__Directions for this task__: Repeat only the lines running from the beginning of the material through the line that contains "export CAP_MARGIN = 20".

╭──

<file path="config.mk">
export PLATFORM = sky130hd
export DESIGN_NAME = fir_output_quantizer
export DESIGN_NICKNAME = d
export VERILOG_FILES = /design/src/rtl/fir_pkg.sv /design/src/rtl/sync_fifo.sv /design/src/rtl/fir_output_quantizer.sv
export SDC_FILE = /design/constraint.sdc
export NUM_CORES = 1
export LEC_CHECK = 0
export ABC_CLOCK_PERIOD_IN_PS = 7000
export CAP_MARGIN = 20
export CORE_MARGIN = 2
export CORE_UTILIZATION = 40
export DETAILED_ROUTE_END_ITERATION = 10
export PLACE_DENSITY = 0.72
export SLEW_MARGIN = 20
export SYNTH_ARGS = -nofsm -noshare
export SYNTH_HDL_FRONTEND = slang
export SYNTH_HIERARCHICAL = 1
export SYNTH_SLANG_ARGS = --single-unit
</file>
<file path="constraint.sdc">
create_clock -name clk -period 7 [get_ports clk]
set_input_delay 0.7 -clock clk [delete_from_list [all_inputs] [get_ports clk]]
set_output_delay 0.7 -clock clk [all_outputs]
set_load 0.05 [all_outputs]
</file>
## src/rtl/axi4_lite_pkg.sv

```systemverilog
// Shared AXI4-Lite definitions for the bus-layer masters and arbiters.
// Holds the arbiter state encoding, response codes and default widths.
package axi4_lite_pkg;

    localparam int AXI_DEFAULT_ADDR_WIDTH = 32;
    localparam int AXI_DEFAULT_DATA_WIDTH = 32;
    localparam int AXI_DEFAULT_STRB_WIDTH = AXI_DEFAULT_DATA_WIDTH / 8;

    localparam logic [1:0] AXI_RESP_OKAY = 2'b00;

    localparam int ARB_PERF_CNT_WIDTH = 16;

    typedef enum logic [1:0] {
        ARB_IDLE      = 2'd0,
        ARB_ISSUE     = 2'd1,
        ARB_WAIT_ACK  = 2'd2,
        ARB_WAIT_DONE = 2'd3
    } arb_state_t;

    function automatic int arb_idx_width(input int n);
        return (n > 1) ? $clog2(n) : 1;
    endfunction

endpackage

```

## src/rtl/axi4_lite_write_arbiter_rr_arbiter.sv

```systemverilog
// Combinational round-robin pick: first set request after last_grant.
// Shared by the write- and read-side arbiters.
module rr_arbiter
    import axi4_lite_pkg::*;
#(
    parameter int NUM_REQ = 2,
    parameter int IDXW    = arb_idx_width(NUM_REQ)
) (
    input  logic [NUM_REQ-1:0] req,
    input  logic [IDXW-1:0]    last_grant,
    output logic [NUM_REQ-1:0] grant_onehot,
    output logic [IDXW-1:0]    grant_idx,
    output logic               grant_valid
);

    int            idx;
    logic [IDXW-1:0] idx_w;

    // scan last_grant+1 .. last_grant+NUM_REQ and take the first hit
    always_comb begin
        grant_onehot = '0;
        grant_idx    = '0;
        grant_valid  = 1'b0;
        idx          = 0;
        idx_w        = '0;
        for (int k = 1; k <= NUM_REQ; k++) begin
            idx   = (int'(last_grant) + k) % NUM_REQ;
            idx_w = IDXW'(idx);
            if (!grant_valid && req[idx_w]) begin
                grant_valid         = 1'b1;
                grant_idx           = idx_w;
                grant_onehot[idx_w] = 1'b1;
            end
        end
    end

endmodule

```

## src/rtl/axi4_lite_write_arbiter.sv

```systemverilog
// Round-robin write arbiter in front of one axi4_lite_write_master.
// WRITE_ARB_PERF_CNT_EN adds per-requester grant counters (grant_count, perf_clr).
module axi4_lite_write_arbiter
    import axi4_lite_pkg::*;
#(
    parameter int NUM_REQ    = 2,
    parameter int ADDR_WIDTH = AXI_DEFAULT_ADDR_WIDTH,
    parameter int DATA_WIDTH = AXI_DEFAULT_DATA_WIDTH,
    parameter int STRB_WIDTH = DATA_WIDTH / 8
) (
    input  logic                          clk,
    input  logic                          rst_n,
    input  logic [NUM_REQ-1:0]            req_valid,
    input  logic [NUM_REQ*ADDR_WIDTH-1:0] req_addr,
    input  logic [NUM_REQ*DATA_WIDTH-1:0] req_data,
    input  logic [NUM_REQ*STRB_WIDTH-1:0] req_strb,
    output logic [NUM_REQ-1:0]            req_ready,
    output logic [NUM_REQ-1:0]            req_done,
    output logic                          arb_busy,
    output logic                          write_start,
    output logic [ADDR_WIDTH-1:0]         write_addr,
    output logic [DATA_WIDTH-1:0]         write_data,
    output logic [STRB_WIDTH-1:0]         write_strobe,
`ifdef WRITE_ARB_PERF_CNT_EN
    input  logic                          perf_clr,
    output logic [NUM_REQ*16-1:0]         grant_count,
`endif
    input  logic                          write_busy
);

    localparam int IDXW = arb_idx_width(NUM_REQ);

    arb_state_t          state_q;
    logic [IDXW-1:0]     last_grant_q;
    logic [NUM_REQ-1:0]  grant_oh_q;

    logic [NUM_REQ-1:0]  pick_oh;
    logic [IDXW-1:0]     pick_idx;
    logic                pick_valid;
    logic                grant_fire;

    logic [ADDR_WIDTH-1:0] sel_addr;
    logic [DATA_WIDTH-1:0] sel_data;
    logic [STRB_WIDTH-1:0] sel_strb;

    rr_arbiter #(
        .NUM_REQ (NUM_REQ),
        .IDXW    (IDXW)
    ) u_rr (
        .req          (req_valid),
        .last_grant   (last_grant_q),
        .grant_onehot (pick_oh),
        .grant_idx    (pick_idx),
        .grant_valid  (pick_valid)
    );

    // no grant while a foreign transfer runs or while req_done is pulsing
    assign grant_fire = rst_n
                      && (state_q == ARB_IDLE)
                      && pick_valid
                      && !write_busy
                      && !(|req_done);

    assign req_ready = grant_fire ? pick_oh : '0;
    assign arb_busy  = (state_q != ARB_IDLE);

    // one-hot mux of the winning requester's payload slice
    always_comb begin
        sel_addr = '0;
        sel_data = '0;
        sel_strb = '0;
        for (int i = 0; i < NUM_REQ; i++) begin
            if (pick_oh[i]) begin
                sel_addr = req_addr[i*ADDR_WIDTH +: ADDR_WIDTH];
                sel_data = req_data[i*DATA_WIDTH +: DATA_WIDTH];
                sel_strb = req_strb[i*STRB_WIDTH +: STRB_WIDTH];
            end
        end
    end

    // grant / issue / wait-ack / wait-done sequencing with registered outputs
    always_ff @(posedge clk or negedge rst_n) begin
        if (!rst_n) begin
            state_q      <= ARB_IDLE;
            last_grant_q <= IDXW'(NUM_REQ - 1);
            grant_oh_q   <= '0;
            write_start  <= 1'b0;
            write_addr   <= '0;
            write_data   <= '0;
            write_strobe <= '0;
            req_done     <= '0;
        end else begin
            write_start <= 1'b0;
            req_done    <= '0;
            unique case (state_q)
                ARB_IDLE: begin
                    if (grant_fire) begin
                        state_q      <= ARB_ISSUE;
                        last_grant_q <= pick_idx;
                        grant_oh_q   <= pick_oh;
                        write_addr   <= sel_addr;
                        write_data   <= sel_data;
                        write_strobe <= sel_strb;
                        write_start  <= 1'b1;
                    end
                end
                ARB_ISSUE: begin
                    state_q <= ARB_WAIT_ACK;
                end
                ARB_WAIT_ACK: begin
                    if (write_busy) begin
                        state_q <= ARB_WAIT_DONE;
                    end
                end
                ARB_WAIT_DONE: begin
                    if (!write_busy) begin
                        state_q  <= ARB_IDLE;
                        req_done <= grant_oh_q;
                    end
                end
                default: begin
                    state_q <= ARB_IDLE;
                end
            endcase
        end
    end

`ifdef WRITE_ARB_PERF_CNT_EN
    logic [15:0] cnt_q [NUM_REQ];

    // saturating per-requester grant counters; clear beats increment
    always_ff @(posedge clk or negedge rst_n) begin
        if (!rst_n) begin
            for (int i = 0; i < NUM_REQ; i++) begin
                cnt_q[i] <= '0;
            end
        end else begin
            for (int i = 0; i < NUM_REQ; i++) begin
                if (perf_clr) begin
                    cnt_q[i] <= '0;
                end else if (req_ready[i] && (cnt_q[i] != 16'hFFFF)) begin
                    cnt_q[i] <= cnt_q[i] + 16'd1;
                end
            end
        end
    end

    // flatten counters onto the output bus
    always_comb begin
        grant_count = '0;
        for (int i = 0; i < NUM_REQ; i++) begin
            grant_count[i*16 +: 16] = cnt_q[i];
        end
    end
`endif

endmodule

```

╰──

__Result for this exercise__:
<file path="config.mk">
export PLATFORM = sky130hd
export DESIGN_NAME = fir_output_quantizer
export DESIGN_NICKNAME = d
export VERILOG_FILES = /design/src/rtl/fir_pkg.sv /design/src/rtl/sync_fifo.sv /design/src/rtl/fir_output_quantizer.sv
export SDC_FILE = /design/constraint.sdc
export NUM_CORES = 1
export LEC_CHECK = 0
export ABC_CLOCK_PERIOD_IN_PS = 7000
export CAP_MARGIN = 20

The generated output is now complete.